### [Your objective]
In the entries below, count the lines that include the word "longest" and reply with the number alone.

Collected data

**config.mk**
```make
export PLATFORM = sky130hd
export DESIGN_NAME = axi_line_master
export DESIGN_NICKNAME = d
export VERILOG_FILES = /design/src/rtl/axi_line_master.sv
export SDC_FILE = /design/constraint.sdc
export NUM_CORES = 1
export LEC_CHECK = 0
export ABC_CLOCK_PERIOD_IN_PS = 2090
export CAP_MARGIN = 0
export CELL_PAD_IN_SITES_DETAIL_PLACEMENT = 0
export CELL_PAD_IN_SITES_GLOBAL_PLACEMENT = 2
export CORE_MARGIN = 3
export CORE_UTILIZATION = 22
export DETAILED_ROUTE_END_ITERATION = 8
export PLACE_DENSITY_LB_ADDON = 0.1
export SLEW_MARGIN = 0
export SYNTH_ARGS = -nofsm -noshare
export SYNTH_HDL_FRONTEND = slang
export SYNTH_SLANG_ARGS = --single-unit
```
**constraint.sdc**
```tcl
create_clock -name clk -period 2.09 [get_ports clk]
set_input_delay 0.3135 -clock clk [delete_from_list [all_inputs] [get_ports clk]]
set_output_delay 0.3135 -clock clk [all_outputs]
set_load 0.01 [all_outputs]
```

--

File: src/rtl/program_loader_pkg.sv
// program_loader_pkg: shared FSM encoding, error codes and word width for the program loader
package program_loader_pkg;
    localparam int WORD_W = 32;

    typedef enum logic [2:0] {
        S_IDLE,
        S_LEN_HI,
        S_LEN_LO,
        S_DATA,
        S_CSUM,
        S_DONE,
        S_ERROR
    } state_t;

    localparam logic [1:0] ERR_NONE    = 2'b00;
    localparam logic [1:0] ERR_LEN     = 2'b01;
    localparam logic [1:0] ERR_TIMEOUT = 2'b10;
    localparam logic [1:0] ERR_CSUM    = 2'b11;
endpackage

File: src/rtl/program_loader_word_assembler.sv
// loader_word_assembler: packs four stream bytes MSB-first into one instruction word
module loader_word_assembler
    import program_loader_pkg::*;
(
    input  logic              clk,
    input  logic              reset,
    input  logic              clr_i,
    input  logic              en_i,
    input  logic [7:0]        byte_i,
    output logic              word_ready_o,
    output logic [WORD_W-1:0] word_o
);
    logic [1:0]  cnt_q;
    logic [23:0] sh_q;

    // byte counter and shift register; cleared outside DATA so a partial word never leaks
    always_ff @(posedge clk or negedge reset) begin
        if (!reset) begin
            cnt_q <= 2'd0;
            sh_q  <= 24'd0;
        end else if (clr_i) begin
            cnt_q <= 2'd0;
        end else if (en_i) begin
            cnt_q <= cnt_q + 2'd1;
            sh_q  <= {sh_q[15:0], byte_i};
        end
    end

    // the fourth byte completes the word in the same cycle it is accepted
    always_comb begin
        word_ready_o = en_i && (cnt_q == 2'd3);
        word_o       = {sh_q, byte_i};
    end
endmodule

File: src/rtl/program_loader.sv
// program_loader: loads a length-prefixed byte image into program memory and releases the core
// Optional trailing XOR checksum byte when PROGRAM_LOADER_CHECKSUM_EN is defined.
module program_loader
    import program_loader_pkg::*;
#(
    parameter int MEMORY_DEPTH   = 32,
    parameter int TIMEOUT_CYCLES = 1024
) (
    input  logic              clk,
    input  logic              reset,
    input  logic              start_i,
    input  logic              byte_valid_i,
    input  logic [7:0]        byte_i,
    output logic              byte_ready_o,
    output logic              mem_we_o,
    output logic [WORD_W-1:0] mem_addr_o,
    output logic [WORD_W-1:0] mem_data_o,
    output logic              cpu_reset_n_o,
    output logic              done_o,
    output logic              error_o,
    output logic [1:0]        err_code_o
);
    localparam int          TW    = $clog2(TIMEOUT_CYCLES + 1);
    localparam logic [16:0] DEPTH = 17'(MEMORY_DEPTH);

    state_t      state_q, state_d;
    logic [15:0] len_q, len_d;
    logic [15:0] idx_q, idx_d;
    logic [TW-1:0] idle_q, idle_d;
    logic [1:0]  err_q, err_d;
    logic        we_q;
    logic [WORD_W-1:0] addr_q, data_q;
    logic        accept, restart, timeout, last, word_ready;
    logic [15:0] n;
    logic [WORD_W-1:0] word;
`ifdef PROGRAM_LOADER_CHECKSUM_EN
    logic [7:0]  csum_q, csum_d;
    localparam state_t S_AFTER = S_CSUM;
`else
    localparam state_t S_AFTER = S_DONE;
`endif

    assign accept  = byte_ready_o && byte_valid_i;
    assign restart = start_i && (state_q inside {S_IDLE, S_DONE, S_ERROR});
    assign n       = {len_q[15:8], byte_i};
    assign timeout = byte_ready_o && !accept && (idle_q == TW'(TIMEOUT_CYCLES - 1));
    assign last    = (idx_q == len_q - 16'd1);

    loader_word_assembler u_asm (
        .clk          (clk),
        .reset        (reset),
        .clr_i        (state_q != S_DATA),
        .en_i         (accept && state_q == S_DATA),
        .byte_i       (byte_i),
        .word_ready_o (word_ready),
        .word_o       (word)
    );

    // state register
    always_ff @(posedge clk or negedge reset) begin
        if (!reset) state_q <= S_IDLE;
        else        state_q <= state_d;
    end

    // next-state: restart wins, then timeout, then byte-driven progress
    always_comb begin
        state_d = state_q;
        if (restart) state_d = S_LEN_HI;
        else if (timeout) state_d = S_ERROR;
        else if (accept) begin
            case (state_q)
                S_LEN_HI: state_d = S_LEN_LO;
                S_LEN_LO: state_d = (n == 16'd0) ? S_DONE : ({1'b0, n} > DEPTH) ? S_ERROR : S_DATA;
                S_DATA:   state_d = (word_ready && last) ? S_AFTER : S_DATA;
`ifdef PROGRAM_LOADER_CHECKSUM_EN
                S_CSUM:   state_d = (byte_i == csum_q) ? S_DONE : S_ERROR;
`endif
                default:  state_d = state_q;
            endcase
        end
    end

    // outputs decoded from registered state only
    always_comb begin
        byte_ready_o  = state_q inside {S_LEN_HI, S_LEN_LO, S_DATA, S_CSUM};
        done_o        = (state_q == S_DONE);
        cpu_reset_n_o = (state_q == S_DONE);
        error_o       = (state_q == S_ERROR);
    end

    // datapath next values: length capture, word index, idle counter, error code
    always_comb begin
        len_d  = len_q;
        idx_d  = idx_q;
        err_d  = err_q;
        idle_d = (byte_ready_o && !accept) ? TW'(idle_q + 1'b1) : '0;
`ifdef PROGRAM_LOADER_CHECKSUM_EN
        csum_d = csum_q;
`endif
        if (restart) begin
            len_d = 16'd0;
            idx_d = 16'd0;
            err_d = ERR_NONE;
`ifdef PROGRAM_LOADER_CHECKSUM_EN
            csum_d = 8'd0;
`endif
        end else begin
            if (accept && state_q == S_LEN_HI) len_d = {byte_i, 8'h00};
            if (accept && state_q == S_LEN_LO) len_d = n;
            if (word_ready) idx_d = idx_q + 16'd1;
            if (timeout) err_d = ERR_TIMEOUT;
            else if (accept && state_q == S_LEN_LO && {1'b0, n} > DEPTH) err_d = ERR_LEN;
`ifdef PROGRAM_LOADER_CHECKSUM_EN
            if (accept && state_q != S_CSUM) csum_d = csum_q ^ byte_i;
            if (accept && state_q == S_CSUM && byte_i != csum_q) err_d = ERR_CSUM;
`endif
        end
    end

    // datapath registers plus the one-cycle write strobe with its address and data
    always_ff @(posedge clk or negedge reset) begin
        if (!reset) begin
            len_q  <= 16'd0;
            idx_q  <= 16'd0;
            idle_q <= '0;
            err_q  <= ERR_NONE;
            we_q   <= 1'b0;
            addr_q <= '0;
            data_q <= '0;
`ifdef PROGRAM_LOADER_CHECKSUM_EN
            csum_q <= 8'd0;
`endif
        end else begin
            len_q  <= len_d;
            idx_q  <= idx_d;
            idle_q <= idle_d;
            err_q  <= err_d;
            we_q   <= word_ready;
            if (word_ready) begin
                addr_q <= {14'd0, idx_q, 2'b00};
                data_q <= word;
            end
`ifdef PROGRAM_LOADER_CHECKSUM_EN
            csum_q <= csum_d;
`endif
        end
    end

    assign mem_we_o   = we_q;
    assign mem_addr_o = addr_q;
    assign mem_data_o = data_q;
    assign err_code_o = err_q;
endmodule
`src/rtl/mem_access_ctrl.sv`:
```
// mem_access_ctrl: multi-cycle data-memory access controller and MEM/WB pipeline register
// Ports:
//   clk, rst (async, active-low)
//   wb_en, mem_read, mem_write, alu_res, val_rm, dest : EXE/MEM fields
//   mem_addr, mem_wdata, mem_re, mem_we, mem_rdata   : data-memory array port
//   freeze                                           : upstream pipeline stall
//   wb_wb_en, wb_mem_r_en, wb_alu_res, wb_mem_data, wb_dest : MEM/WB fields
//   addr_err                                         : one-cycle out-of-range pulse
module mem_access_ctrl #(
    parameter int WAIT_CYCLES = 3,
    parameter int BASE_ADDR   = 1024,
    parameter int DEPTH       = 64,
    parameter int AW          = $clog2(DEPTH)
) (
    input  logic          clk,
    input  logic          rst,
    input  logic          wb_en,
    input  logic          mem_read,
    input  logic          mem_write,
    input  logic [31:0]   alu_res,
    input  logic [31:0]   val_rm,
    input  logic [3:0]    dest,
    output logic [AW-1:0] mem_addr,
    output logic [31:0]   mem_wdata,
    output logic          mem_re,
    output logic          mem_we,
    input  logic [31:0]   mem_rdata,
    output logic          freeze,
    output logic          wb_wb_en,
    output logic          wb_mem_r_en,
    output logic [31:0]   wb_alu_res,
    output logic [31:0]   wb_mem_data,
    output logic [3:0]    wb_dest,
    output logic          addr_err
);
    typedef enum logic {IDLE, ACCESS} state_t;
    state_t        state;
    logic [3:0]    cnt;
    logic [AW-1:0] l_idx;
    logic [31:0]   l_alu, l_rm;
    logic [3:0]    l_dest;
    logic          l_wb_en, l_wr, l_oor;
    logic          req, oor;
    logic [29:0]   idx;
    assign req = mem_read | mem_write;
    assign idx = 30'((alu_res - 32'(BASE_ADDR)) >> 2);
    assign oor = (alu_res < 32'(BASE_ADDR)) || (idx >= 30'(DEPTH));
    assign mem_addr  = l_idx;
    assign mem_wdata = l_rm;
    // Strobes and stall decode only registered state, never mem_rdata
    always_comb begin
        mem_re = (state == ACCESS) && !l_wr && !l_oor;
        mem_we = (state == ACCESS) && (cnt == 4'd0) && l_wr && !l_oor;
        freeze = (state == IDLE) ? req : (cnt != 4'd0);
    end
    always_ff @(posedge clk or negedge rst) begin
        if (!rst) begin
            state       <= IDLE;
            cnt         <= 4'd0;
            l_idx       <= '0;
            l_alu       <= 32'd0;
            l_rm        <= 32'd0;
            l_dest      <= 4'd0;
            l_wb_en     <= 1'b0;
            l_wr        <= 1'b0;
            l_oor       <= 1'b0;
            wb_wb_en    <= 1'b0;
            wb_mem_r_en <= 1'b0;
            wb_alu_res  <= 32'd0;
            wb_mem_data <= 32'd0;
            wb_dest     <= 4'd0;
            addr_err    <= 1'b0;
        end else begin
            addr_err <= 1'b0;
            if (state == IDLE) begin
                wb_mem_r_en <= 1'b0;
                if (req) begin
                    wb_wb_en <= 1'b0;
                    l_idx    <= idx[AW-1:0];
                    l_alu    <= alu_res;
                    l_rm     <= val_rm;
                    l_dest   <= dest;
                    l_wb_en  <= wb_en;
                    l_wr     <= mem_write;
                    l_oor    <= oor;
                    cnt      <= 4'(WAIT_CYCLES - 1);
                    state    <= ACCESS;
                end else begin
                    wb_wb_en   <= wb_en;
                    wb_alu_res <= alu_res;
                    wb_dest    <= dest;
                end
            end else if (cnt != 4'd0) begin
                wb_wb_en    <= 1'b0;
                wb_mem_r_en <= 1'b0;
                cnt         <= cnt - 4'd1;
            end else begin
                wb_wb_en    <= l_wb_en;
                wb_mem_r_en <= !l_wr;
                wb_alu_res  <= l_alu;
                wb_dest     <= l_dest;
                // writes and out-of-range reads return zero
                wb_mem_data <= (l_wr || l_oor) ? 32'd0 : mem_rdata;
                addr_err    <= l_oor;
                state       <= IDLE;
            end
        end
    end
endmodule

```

* * *

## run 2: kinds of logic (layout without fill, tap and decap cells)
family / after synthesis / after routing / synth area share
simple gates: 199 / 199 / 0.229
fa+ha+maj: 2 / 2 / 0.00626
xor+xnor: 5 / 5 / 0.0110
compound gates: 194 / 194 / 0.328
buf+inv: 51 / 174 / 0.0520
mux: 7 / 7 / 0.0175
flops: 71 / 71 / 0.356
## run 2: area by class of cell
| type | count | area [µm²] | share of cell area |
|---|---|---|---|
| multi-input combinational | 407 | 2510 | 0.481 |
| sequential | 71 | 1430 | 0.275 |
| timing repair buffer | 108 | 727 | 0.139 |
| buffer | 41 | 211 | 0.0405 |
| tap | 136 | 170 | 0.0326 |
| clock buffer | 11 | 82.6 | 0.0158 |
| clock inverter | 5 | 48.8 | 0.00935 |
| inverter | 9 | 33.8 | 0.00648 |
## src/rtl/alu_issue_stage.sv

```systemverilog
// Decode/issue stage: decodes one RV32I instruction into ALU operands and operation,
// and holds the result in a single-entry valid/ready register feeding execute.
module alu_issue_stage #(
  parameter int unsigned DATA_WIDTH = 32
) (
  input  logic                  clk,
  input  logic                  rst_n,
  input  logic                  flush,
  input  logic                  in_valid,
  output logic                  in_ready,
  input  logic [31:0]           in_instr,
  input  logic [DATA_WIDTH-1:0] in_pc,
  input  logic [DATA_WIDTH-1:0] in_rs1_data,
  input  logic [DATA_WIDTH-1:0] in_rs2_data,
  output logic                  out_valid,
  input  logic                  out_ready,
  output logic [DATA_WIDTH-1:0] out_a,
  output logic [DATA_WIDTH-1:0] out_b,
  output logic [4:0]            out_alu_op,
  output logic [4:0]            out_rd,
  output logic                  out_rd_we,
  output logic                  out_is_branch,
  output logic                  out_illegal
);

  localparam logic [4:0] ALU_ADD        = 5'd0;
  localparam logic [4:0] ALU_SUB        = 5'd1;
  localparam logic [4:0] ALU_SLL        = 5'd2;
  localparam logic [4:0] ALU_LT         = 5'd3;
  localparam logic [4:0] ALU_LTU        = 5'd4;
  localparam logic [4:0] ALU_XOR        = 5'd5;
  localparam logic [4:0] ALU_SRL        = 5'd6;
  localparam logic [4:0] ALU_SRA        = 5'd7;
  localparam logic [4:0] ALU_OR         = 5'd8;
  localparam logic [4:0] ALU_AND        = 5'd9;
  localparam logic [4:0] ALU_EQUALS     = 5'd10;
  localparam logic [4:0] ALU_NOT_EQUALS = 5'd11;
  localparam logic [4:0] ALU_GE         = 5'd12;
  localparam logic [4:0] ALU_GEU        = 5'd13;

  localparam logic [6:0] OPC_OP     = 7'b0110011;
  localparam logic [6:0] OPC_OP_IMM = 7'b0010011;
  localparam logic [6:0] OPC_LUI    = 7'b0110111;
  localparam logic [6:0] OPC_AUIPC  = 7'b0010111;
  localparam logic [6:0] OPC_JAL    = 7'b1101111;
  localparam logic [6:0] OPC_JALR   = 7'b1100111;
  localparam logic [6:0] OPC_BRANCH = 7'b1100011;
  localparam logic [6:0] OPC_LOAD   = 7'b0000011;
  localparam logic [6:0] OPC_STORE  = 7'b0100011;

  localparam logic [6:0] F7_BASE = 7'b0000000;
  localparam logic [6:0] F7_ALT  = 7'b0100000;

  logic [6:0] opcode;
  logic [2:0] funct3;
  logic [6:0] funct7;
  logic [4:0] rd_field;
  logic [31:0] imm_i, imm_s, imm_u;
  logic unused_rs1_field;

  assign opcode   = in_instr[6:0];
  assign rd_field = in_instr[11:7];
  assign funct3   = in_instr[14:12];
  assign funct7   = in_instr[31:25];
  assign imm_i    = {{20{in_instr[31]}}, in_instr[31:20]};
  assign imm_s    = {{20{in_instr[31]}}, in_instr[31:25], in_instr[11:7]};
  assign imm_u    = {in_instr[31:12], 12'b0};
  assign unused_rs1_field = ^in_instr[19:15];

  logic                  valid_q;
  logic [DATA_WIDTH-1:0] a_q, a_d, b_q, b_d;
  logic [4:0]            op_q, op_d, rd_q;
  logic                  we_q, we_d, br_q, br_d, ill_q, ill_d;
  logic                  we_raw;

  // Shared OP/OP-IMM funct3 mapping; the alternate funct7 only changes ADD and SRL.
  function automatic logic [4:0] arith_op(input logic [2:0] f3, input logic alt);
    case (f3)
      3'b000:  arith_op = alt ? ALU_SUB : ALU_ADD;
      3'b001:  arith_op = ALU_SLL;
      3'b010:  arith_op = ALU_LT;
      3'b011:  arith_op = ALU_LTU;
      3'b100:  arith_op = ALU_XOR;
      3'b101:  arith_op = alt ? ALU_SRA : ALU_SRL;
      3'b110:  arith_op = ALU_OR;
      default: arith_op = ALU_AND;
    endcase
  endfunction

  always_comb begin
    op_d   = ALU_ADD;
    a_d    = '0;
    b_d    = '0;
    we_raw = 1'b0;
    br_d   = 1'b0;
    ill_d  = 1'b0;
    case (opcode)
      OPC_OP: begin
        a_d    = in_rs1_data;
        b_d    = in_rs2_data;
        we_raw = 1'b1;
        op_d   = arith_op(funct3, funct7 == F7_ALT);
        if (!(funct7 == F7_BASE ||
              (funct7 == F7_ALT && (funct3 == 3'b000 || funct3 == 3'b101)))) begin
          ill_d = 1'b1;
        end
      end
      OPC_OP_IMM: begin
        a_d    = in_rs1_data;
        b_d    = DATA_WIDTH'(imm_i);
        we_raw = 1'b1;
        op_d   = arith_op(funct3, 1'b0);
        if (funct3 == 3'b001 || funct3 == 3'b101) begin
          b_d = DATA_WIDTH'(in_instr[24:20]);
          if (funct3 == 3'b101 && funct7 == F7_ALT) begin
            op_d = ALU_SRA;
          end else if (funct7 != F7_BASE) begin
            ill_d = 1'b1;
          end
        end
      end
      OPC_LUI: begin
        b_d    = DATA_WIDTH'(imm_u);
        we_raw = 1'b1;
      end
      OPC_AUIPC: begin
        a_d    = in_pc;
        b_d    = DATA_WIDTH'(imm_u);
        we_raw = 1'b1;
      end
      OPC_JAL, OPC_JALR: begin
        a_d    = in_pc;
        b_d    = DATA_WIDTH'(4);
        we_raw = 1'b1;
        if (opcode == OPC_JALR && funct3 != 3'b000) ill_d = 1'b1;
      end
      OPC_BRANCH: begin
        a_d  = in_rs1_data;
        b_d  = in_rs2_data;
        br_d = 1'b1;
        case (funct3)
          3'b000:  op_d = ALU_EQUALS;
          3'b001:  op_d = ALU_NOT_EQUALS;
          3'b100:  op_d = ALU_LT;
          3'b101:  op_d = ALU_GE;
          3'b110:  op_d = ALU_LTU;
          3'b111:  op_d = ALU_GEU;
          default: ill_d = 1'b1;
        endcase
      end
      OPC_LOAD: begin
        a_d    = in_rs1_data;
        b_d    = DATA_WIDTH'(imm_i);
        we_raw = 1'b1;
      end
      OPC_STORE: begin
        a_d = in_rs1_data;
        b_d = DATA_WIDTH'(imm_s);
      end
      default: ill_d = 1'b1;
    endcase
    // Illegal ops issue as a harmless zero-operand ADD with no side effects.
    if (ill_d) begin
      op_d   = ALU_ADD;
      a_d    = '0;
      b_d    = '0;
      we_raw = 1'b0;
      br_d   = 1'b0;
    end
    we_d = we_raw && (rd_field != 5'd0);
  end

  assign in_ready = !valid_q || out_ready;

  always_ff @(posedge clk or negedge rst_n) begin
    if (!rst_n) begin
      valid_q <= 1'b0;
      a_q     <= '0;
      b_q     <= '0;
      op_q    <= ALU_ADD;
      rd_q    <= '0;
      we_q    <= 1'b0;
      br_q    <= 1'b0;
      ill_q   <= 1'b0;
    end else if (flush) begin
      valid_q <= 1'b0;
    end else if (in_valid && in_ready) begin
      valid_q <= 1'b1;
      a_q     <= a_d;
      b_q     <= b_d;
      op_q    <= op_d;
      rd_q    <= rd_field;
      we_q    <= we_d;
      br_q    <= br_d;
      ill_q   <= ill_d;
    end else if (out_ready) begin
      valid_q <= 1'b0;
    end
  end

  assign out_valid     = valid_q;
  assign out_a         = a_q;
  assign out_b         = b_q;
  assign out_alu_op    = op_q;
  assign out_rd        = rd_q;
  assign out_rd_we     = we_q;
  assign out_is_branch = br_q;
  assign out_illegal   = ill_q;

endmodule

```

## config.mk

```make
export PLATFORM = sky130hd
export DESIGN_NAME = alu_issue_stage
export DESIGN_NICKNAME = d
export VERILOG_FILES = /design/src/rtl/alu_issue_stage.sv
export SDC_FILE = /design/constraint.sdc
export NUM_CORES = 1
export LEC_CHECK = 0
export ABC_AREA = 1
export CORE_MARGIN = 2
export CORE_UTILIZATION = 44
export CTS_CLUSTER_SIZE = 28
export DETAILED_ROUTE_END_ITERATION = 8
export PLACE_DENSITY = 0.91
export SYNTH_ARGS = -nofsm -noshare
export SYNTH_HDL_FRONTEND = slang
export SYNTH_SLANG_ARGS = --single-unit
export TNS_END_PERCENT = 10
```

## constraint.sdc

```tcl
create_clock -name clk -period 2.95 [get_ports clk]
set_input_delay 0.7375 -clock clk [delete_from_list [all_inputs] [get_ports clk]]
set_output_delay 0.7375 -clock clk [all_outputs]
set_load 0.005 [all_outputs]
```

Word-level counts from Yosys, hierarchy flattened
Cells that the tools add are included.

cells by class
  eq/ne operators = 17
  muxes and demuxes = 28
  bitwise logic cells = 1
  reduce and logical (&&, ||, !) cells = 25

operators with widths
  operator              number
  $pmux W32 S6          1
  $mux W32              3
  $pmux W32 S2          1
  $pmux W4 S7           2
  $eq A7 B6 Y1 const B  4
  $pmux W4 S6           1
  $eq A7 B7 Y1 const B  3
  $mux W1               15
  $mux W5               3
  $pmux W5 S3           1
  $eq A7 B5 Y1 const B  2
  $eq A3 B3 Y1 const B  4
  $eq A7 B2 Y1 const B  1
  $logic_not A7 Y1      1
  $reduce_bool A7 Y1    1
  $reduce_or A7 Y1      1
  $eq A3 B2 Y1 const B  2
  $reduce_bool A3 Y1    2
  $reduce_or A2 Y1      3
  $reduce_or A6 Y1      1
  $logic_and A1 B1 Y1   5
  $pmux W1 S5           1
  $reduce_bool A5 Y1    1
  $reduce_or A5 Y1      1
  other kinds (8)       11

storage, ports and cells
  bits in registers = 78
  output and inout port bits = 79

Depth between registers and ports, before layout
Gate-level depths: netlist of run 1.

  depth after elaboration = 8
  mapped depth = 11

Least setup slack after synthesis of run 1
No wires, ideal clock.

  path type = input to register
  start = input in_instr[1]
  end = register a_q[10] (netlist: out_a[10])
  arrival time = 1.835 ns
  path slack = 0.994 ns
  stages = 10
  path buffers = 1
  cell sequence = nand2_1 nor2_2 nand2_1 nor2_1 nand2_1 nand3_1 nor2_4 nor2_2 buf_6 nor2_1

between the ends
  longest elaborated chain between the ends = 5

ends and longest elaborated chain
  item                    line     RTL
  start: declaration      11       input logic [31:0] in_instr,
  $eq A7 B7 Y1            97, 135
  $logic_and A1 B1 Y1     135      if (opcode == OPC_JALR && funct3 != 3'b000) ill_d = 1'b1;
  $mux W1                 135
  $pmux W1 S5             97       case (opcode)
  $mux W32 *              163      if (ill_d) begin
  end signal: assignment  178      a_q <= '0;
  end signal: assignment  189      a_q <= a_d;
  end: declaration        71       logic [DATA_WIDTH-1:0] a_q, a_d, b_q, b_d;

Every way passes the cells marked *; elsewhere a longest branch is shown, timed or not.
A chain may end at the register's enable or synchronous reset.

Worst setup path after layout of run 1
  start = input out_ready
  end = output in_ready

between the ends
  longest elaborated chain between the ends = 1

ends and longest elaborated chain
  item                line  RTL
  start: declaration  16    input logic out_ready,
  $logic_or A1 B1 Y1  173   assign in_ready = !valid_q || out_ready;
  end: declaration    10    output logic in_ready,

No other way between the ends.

### [Your solution]
5